Fixing Mistakes Before You Publish Avoids Outrage from Readers
I made a factual error or two in my first novel, A FALSE DAWN, but when readers notified me about this (they love to find mistakes), readers weren’t upset because the errors I made seemed so minor to them. But in my new novel, I’ve tried to be extra careful. Though I keep doing research to avoid making historical errors, recently I caught myself making a BIG mistake in the novel I’m now editing. A mistake that might truly upset and outrage readers.
Every novel needs a villain, and for my sequel, call SUNRISING, I was going to pin the tail of villain on the Jesuits. Not in any snarling, Snidely-Whiplash way, mind you. But I was going to attribute ideas and opinions to the Jesuits that would help me explain how Catholic missionaries worked with Native Americans in the colony of New France, which is what the French called their territory in Canada and the American Midwest in the 1700s.
But the more I researched, the more I realized that I could not, even in fiction, hang certain ideas and opinions on the Jesuits, no matter how well it suited my purposes, not if these ideas did not reflect the actions of most of the Jesuits. Writing fiction does not give you the freedom to distort what you know to be true, or put words in people’s mouths that they never would have said.

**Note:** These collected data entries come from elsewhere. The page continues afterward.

[config.mk]
export PLATFORM = sky130hd
export DESIGN_NAME = integer_range_list_matcher
export DESIGN_NICKNAME = d
export VERILOG_FILES = /design/src/rtl/irlm_pkg.sv /design/src/rtl/integer_range_list_matcher.sv
export VERILOG_INCLUDE_DIRS = /design/src /design/src/rtl
export SDC_FILE = /design/constraint.sdc
export NUM_CORES = 2
export LEC_CHECK = 0
export BUFFER_PORTS_ARGS = -buffer_cell sky130_fd_sc_hd__buf_2
export CORE_ASPECT_RATIO = 0.5
export CORE_MARGIN = 5
export CORE_UTILIZATION = 40
export CTS_CLUSTER_SIZE = 12
export DETAILED_ROUTE_END_ITERATION = 10
export GPL_ROUTABILITY_DRIVEN = 0
export PLACE_DENSITY = 0.55
export SLEW_MARGIN = 0
export SYNTH_ARGS = -nofsm -noshare
export SYNTH_HDL_FRONTEND = slang
export SYNTH_SLANG_ARGS = --single-unit
[constraint.sdc]
create_clock -name clk -period 14.1 [get_ports clk]
set_input_delay 1.41 -clock clk [delete_from_list [all_inputs] [get_ports clk]]
set_output_delay 1.41 -clock clk [all_outputs]
set_load 0.01 [all_outputs]
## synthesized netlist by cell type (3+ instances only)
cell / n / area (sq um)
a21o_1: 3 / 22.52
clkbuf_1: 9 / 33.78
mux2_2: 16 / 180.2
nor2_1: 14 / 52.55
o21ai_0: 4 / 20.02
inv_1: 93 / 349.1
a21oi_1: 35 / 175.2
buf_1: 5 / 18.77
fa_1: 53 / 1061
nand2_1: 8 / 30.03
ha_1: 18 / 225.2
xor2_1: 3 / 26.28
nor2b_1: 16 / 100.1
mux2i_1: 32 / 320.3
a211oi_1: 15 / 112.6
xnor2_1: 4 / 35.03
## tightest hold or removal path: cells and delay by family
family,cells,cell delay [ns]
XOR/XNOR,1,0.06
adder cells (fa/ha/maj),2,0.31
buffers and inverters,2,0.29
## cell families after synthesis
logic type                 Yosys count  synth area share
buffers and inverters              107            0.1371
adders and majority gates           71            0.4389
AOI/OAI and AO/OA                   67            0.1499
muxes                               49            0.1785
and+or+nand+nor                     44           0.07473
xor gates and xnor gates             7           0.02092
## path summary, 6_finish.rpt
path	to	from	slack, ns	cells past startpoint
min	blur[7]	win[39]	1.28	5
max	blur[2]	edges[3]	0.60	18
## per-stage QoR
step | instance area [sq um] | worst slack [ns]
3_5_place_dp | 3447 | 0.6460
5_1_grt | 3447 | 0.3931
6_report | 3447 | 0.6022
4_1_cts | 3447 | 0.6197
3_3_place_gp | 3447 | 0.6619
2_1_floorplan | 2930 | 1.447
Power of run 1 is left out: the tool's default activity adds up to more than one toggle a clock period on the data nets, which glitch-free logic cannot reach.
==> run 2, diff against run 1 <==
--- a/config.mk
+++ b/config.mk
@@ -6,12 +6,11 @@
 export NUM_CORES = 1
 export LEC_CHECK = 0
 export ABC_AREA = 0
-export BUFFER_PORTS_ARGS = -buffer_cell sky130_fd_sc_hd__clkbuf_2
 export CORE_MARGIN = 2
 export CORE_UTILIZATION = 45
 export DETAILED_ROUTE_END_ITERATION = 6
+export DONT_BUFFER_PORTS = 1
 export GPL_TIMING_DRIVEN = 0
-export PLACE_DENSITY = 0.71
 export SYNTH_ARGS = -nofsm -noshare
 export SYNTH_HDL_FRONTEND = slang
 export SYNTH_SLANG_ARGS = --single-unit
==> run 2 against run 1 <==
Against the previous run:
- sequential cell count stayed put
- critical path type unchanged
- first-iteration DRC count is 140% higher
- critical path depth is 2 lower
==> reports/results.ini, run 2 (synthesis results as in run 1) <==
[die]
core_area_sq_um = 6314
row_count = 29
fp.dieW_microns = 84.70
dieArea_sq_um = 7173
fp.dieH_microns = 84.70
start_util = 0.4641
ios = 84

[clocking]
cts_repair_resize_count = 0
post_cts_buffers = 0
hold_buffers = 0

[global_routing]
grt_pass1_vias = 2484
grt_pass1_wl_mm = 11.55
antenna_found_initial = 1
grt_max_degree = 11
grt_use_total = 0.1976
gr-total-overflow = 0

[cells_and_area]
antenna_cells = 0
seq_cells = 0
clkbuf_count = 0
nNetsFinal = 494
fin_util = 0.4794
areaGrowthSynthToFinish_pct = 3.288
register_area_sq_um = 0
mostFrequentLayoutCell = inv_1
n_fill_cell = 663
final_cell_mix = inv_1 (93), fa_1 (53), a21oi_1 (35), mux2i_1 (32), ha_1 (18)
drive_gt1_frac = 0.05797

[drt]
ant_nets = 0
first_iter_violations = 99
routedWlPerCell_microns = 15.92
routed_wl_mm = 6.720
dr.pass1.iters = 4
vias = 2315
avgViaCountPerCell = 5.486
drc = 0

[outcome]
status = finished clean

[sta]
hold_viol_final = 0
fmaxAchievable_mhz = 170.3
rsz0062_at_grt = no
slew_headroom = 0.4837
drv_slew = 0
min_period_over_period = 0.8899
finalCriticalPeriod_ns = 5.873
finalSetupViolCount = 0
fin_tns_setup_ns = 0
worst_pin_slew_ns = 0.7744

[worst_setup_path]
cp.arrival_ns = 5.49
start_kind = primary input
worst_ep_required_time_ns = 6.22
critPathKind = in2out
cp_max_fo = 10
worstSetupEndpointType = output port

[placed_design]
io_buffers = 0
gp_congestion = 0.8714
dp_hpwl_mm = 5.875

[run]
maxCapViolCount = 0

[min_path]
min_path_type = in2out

Besides, I realized, why pick a fight with a huge group of potential readers, namely Roman Catholics, who might be offended by what I write about the Jesuits? Especially if I cannot defend it?

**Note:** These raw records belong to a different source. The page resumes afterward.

## config.mk

```make
export PLATFORM = sky130hd
export DESIGN_NAME = cct_fifo
export DESIGN_NICKNAME = d
export VERILOG_FILES = /design/src/cct_fifo.sv
export SDC_FILE = /design/constraint.sdc
export NUM_CORES = 1
export LEC_CHECK = 0
export ABC_AREA = 1
export BUFFER_PORTS_ARGS = -buffer_cell sky130_fd_sc_hd__buf_2
export CORE_MARGIN = 1.5
export CORE_UTILIZATION = 40
export CTS_CLUSTER_SIZE = 24
export DETAILED_ROUTE_END_ITERATION = 16
export GPL_ROUTABILITY_DRIVEN = 0
export SETUP_SLACK_MARGIN = 0.4
export SYNTH_ARGS = -nofsm -noshare
export SYNTH_HDL_FRONTEND = slang
export SYNTH_SLANG_ARGS = --single-unit
```

## constraint.sdc

```tcl
create_clock -name clk -period 1.6 [get_ports clk]
set_input_delay 0.32 -clock clk [delete_from_list [all_inputs] [get_ports clk]]
set_output_delay 0.32 -clock clk [all_outputs]
set_load 0.03 [all_outputs]
```

## src/cct_fifo.sv

```systemverilog
// Small synchronous first-in first-out queue with occupancy count.
module cct_fifo #(
	parameter int WIDTH = 8,
	parameter int DEPTH = 2
) (
	input  logic                       clk,
	input  logic                       arst_n,
	input  logic                       push,
	input  logic [WIDTH-1:0]           din,
	input  logic                       pop,
	output logic [WIDTH-1:0]           dout,
	output logic                       full,
	output logic                       empty,
	output logic [$clog2(DEPTH+1)-1:0] count
);

	localparam int AW = (DEPTH > 1) ? $clog2(DEPTH) : 1;
	localparam int CW = $clog2(DEPTH + 1);

	logic [WIDTH-1:0] mem_q [DEPTH];
	logic [AW-1:0]    wr_ptr_q;
	logic [AW-1:0]    rd_ptr_q;
	logic [CW-1:0]    count_q;
	logic             do_push;
	logic             do_pop;

	assign full    = (count_q == CW'(DEPTH));
	assign empty   = (count_q == '0);
	assign count   = count_q;
	assign do_push = push && !full;
	assign do_pop  = pop && !empty;
	assign dout    = mem_q[rd_ptr_q];

	// Store the incoming request
	always_ff @(posedge clk) begin
		if (do_push) begin
			mem_q[wr_ptr_q] <= din;
		end
	end

	// Advance pointers and count
	always_ff @(posedge clk or negedge arst_n) begin
		if (!arst_n) begin
			wr_ptr_q <= '0;
			rd_ptr_q <= '0;
			count_q  <= '0;
		end else begin
			if (do_push) begin
				wr_ptr_q <= (wr_ptr_q == AW'(DEPTH - 1)) ? '0 : wr_ptr_q + 1'b1;
			end
			if (do_pop) begin
				rd_ptr_q <= (rd_ptr_q == AW'(DEPTH - 1)) ? '0 : rd_ptr_q + 1'b1;
			end
			if (do_push && !do_pop) begin
				count_q <= count_q + 1'b1;
			end else if (do_pop && !do_push) begin
				count_q <= count_q - 1'b1;
			end
		end
	end

endmodule

```

==> impl_metrics.toml <==
[setup_path]
cp_data_arrival_time_ns = 1.18
rr_worst_depth = 7
end_kind = "primary output"
timing.rr.end = "count[1]$_DFFE_PN0P_"
startpoint = "rd_ptr_q$_DFFE_PN0P_"
required_ns = 1.28
r2r_start = "count[0]$_DFFE_PN0P_"
critPathKind = "reg2out"
r2r_slack_ns = 0.24
cp-start-kind = "register"
crit_fanout = 6

[drt]
detail_route.wl_per_cell_um = 11.9
drt-total-wl_um = 1640
drc = 0
firstDrtPassIters = 4
drt_iter0_drc = 11
vias_per_cell = 4.53
drtAntennaViolNets = 0
via_count = 625

[sta]
fin_skew_ns = 0.00267
setup_tns_ns = 0
fin_crit_ns = 1.50
setup_viol_count_final = 0
fmax_mhz = 668
min_period_over_period_pct = 93.5
holdWs_ns = 0.202
finalWorstSetupSlack_ns = 0.104
slew_headroom_pct = 82.5
finalHoldViolCount = 0
finalMaxSlewViolations = 0
rsz0062_at_grt = "yes"
tightest_slew_ns = 0.262

[yosys]
synth_fp_nets = 86
yosysWarnings = 0
postSynthAreaPerCell_um2 = 11.1
yosys_register_bits = 20
synthCells = 73
ys_seq_area_share_pct = 71.7
synth_area_um2 = 810
yosysUniqueCellTypes = 14

[clocking]
numClockSinks = 20
cts_buffer_depth = 2
h-tree-depth = 1
cts.reportedPaths.clkPinSlew_ns = 0.11
cts_made_buffers = 3
clk-insertion-delay-late_ns = 0.29
root_buffer = "clkbuf_4"
cts_tree = "built"

[worst_hold_path]
holdPathEnd = "mem_q[1][1]$_DFFE_PP_"
hold_path.class = "in2reg"
whs_path_depth = 1
hp-start = "din[1]"

[global_route]
grt_pass1_wl_um = 2220
grt_max_degree = 13
grt_overflow_total = 0
grt_pass1_vias = 554
antenna_found_initial = 0
track_usage_pct = 14.7

[placement]
dp_hpwl_um = 947
place_ws_ns = 0.210
dp.cells = 122
portBuffers = 23

[floorplan]
coreArea_mm2 = 0.00194
start_util_pct = 41.7
top_level_ports = 24
design.die.area_mm2 = 0.00230
die_h_um = 48.0
row_count = 16
chipWidth_um = 48.0

[power_and_ir_drop]
power_frac_comb_pct = 55.1
power.density_mw_per_mm2 = 2200
sequentialPowerShare_pct = 30.5
irDropWorstVdd_mv = 1.30
p_int_mw = 1.69
p_clk_share_pct = 14.4
p_switching_mw = 1.12
leakage_nw = 0.572
switching_share_pct = 39.9

[cells_and_area]
mostFrequentLayoutCell = "nand2_1"
nets = 125
final_layout_size_suffix_gt1_share_pct = 52.3
area_delta_synth_final_pct = 58.0
layout_common_cells = "nand2_1, edfxtp_1, buf_6, buf_2, buf_4"
n_antenna_cell = 0
fin_cells = 138

[job]
drv_cap = 0

[run_status]
outcome = "finished, final reports clean"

I solved the problem by creating a renegade Jesuit who leaves the order and, while doing many good things, also espouses beliefs more radical than those held by the Jesuits in the 1700s. That way, I can dramatize events the way I want to without portraying Jesuit ideas and behavior in a false manner.
It’s hard to keep your head straight when you’re writing a novel. Some temptations you have to learn to avoid.